__Task goal__. Retyping the records exactly, down to the last line, is the whole job.

__Data in this exercise__.
/---
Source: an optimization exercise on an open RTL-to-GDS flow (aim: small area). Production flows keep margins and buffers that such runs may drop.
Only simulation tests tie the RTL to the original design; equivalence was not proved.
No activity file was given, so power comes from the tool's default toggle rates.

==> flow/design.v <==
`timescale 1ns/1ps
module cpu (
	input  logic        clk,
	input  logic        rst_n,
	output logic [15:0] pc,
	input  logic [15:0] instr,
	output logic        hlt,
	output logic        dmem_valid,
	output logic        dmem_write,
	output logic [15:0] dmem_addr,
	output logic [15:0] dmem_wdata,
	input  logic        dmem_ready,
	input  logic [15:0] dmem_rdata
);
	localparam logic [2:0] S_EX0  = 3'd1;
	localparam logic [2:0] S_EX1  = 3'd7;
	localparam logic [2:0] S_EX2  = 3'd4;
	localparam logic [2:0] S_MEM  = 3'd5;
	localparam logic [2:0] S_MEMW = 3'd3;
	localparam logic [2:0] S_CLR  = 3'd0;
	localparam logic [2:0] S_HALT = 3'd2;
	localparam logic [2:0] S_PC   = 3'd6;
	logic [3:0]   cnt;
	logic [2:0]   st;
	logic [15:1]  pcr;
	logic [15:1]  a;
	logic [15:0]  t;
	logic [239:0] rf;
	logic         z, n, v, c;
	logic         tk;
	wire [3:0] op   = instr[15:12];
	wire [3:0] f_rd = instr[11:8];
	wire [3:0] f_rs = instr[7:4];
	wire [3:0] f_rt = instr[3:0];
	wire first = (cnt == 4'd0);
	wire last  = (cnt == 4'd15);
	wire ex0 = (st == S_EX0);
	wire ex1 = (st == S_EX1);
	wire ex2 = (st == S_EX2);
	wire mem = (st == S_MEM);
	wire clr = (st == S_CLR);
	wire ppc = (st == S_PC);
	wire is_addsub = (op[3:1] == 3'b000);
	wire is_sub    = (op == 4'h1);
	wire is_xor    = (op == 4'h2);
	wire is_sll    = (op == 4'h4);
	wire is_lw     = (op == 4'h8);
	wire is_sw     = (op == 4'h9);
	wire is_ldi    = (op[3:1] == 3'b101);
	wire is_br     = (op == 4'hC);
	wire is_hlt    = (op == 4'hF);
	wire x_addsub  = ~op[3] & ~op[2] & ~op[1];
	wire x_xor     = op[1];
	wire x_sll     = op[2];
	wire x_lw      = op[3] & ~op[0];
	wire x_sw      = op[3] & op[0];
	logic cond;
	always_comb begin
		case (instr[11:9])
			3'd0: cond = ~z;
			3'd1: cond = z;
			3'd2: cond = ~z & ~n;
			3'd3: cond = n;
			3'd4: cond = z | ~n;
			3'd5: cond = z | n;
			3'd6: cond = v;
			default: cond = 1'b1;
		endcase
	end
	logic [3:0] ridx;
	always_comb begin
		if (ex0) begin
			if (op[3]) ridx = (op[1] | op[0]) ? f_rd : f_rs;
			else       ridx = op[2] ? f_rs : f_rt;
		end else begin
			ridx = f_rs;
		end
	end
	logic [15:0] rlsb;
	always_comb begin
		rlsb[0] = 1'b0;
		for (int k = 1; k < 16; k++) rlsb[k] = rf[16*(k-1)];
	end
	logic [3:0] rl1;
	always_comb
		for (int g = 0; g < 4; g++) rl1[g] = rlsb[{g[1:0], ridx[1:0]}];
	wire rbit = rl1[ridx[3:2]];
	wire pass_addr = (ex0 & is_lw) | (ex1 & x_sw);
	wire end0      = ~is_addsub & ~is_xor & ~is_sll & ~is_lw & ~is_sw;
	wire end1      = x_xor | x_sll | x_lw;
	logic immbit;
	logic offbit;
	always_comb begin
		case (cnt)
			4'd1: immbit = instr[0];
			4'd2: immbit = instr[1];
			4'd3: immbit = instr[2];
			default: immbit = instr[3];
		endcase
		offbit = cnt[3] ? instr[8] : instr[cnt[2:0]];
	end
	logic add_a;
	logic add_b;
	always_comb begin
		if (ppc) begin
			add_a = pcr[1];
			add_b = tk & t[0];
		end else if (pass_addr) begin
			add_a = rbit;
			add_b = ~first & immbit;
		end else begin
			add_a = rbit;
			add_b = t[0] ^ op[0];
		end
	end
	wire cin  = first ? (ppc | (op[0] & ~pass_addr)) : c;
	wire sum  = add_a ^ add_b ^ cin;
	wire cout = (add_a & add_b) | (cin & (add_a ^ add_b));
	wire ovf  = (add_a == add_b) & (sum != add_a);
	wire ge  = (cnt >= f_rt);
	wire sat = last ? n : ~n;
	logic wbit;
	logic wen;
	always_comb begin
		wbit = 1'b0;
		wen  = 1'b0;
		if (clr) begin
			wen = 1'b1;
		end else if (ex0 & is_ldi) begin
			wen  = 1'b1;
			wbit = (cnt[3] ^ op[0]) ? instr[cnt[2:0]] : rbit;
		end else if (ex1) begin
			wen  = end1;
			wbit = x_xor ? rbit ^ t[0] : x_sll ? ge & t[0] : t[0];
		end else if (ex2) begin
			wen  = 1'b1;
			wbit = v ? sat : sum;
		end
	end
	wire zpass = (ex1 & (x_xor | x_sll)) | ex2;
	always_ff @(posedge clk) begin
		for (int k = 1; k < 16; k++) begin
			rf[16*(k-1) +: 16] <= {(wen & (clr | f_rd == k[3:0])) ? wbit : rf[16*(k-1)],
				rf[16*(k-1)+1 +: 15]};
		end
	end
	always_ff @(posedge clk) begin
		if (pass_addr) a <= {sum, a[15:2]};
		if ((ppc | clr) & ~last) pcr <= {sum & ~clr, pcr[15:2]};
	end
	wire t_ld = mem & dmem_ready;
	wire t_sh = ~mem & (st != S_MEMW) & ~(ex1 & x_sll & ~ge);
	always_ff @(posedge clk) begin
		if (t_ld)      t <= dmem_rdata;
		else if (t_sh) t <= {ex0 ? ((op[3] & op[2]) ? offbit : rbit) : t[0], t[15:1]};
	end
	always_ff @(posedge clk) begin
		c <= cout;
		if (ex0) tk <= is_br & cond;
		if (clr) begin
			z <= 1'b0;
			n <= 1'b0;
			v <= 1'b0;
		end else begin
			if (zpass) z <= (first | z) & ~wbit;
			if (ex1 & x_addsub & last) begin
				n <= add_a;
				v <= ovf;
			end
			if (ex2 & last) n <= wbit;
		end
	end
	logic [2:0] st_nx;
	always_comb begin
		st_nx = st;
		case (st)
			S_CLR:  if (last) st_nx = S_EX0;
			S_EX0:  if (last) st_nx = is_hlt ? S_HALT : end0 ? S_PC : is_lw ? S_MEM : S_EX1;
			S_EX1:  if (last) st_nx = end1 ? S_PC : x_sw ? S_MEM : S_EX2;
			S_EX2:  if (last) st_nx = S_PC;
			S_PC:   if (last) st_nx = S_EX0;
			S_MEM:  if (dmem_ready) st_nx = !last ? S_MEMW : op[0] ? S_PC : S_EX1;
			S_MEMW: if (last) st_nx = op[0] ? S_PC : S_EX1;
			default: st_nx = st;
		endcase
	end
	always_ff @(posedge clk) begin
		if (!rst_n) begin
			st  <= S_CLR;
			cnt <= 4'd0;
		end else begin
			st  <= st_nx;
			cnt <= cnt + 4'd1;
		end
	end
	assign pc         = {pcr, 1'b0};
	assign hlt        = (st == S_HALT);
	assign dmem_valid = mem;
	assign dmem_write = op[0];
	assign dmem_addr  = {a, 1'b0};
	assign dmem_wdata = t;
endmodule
\---
__Answer below__.
Source: an optimization exercise on an open RTL-to-GDS flow (aim: small area). Production flows keep margins and buffers that such runs may drop.
Only simulation tests tie the RTL to the original design; equivalence was not proved.
No activity file was given, so power comes from the tool's default toggle rates.

==> flow/design.v <==
`timescale 1ns/1ps
module cpu (
	input  logic        clk,
	input  logic        rst_n,
	output logic [15:0] pc,
	input  logic [15:0] instr,
	output logic        hlt,
	output logic        dmem_valid,
	output logic        dmem_write,
	output logic [15:0] dmem_addr,
	output logic [15:0] dmem_wdata,
	input  logic        dmem_ready,
	input  logic [15:0] dmem_rdata
);
	localparam logic [2:0] S_EX0  = 3'd1;
	localparam logic [2:0] S_EX1  = 3'd7;
	localparam logic [2:0] S_EX2  = 3'd4;
	localparam logic [2:0] S_MEM  = 3'd5;
	localparam logic [2:0] S_MEMW = 3'd3;
	localparam logic [2:0] S_CLR  = 3'd0;
	localparam logic [2:0] S_HALT = 3'd2;
	localparam logic [2:0] S_PC   = 3'd6;
	logic [3:0]   cnt;
	logic [2:0]   st;
	logic [15:1]  pcr;
	logic [15:1]  a;
	logic [15:0]  t;
	logic [239:0] rf;
	logic         z, n, v, c;
	logic         tk;
	wire [3:0] op   = instr[15:12];
	wire [3:0] f_rd = instr[11:8];
	wire [3:0] f_rs = instr[7:4];
	wire [3:0] f_rt = instr[3:0];
	wire first = (cnt == 4'd0);
	wire last  = (cnt == 4'd15);
	wire ex0 = (st == S_EX0);
	wire ex1 = (st == S_EX1);
	wire ex2 = (st == S_EX2);
	wire mem = (st == S_MEM);
	wire clr = (st == S_CLR);
	wire ppc = (st == S_PC);
	wire is_addsub = (op[3:1] == 3'b000);
	wire is_sub    = (op == 4'h1);
	wire is_xor    = (op == 4'h2);
	wire is_sll    = (op == 4'h4);
	wire is_lw     = (op == 4'h8);
	wire is_sw     = (op == 4'h9);
	wire is_ldi    = (op[3:1] == 3'b101);
	wire is_br     = (op == 4'hC);
	wire is_hlt    = (op == 4'hF);
	wire x_addsub  = ~op[3] & ~op[2] & ~op[1];
	wire x_xor     = op[1];
	wire x_sll     = op[2];
	wire x_lw      = op[3] & ~op[0];
	wire x_sw      = op[3] & op[0];
	logic cond;
	always_comb begin
		case (instr[11:9])
			3'd0: cond = ~z;
			3'd1: cond = z;
			3'd2: cond = ~z & ~n;
			3'd3: cond = n;
			3'd4: cond = z | ~n;
			3'd5: cond = z | n;
			3'd6: cond = v;
			default: cond = 1'b1;
		endcase
	end
	logic [3:0] ridx;
	always_comb begin
		if (ex0) begin
			if (op[3]) ridx = (op[1] | op[0]) ? f_rd : f_rs;
			else       ridx = op[2] ? f_rs : f_rt;
		end else begin
			ridx = f_rs;
		end
	end
	logic [15:0] rlsb;
	always_comb begin
		rlsb[0] = 1'b0;
		for (int k = 1; k < 16; k++) rlsb[k] = rf[16*(k-1)];
	end
	logic [3:0] rl1;
	always_comb
		for (int g = 0; g < 4; g++) rl1[g] = rlsb[{g[1:0], ridx[1:0]}];
	wire rbit = rl1[ridx[3:2]];
	wire pass_addr = (ex0 & is_lw) | (ex1 & x_sw);
	wire end0      = ~is_addsub & ~is_xor & ~is_sll & ~is_lw & ~is_sw;
	wire end1      = x_xor | x_sll | x_lw;
	logic immbit;
	logic offbit;
	always_comb begin
		case (cnt)
			4'd1: immbit = instr[0];
			4'd2: immbit = instr[1];
			4'd3: immbit = instr[2];
			default: immbit = instr[3];
		endcase
		offbit = cnt[3] ? instr[8] : instr[cnt[2:0]];
	end
	logic add_a;
	logic add_b;
	always_comb begin
		if (ppc) begin
			add_a = pcr[1];
			add_b = tk & t[0];
		end else if (pass_addr) begin
			add_a = rbit;
			add_b = ~first & immbit;
		end else begin
			add_a = rbit;
			add_b = t[0] ^ op[0];
		end
	end
	wire cin  = first ? (ppc | (op[0] & ~pass_addr)) : c;
	wire sum  = add_a ^ add_b ^ cin;
	wire cout = (add_a & add_b) | (cin & (add_a ^ add_b));
	wire ovf  = (add_a == add_b) & (sum != add_a);
	wire ge  = (cnt >= f_rt);
	wire sat = last ? n : ~n;
	logic wbit;
	logic wen;
	always_comb begin
		wbit = 1'b0;
		wen  = 1'b0;
		if (clr) begin
			wen = 1'b1;
		end else if (ex0 & is_ldi) begin
			wen  = 1'b1;
			wbit = (cnt[3] ^ op[0]) ? instr[cnt[2:0]] : rbit;
		end else if (ex1) begin
			wen  = end1;
			wbit = x_xor ? rbit ^ t[0] : x_sll ? ge & t[0] : t[0];
		end else if (ex2) begin
			wen  = 1'b1;
			wbit = v ? sat : sum;
		end
	end
	wire zpass = (ex1 & (x_xor | x_sll)) | ex2;
	always_ff @(posedge clk) begin
		for (int k = 1; k < 16; k++) begin
			rf[16*(k-1) +: 16] <= {(wen & (clr | f_rd == k[3:0])) ? wbit : rf[16*(k-1)],
				rf[16*(k-1)+1 +: 15]};
		end
	end
	always_ff @(posedge clk) begin
		if (pass_addr) a <= {sum, a[15:2]};
		if ((ppc | clr) & ~last) pcr <= {sum & ~clr, pcr[15:2]};
	end
	wire t_ld = mem & dmem_ready;
	wire t_sh = ~mem & (st != S_MEMW) & ~(ex1 & x_sll & ~ge);
	always_ff @(posedge clk) begin
		if (t_ld)      t <= dmem_rdata;
		else if (t_sh) t <= {ex0 ? ((op[3] & op[2]) ? offbit : rbit) : t[0], t[15:1]};
	end
	always_ff @(posedge clk) begin
		c <= cout;
		if (ex0) tk <= is_br & cond;
		if (clr) begin
			z <= 1'b0;
			n <= 1'b0;
			v <= 1'b0;
		end else begin
			if (zpass) z <= (first | z) & ~wbit;
			if (ex1 & x_addsub & last) begin
				n <= add_a;
				v <= ovf;
			end
			if (ex2 & last) n <= wbit;
		end
	end
	logic [2:0] st_nx;
	always_comb begin
		st_nx = st;
		case (st)
			S_CLR:  if (last) st_nx = S_EX0;
			S_EX0:  if (last) st_nx = is_hlt ? S_HALT : end0 ? S_PC : is_lw ? S_MEM : S_EX1;
			S_EX1:  if (last) st_nx = end1 ? S_PC : x_sw ? S_MEM : S_EX2;
			S_EX2:  if (last) st_nx = S_PC;
			S_PC:   if (last) st_nx = S_EX0;
			S_MEM:  if (dmem_ready) st_nx = !last ? S_MEMW : op[0] ? S_PC : S_EX1;
			S_MEMW: if (last) st_nx = op[0] ? S_PC : S_EX1;
			default: st_nx = st;
		endcase
	end
	always_ff @(posedge clk) begin
		if (!rst_n) begin
			st  <= S_CLR;
			cnt <= 4'd0;
		end else begin
			st  <= st_nx;
			cnt <= cnt + 4'd1;
		end
	end
	assign pc         = {pcr, 1'b0};
	assign hlt        = (st == S_HALT);
	assign dmem_valid = mem;
	assign dmem_write = op[0];
	assign dmem_addr  = {a, 1'b0};
	assign dmem_wdata = t;
endmodule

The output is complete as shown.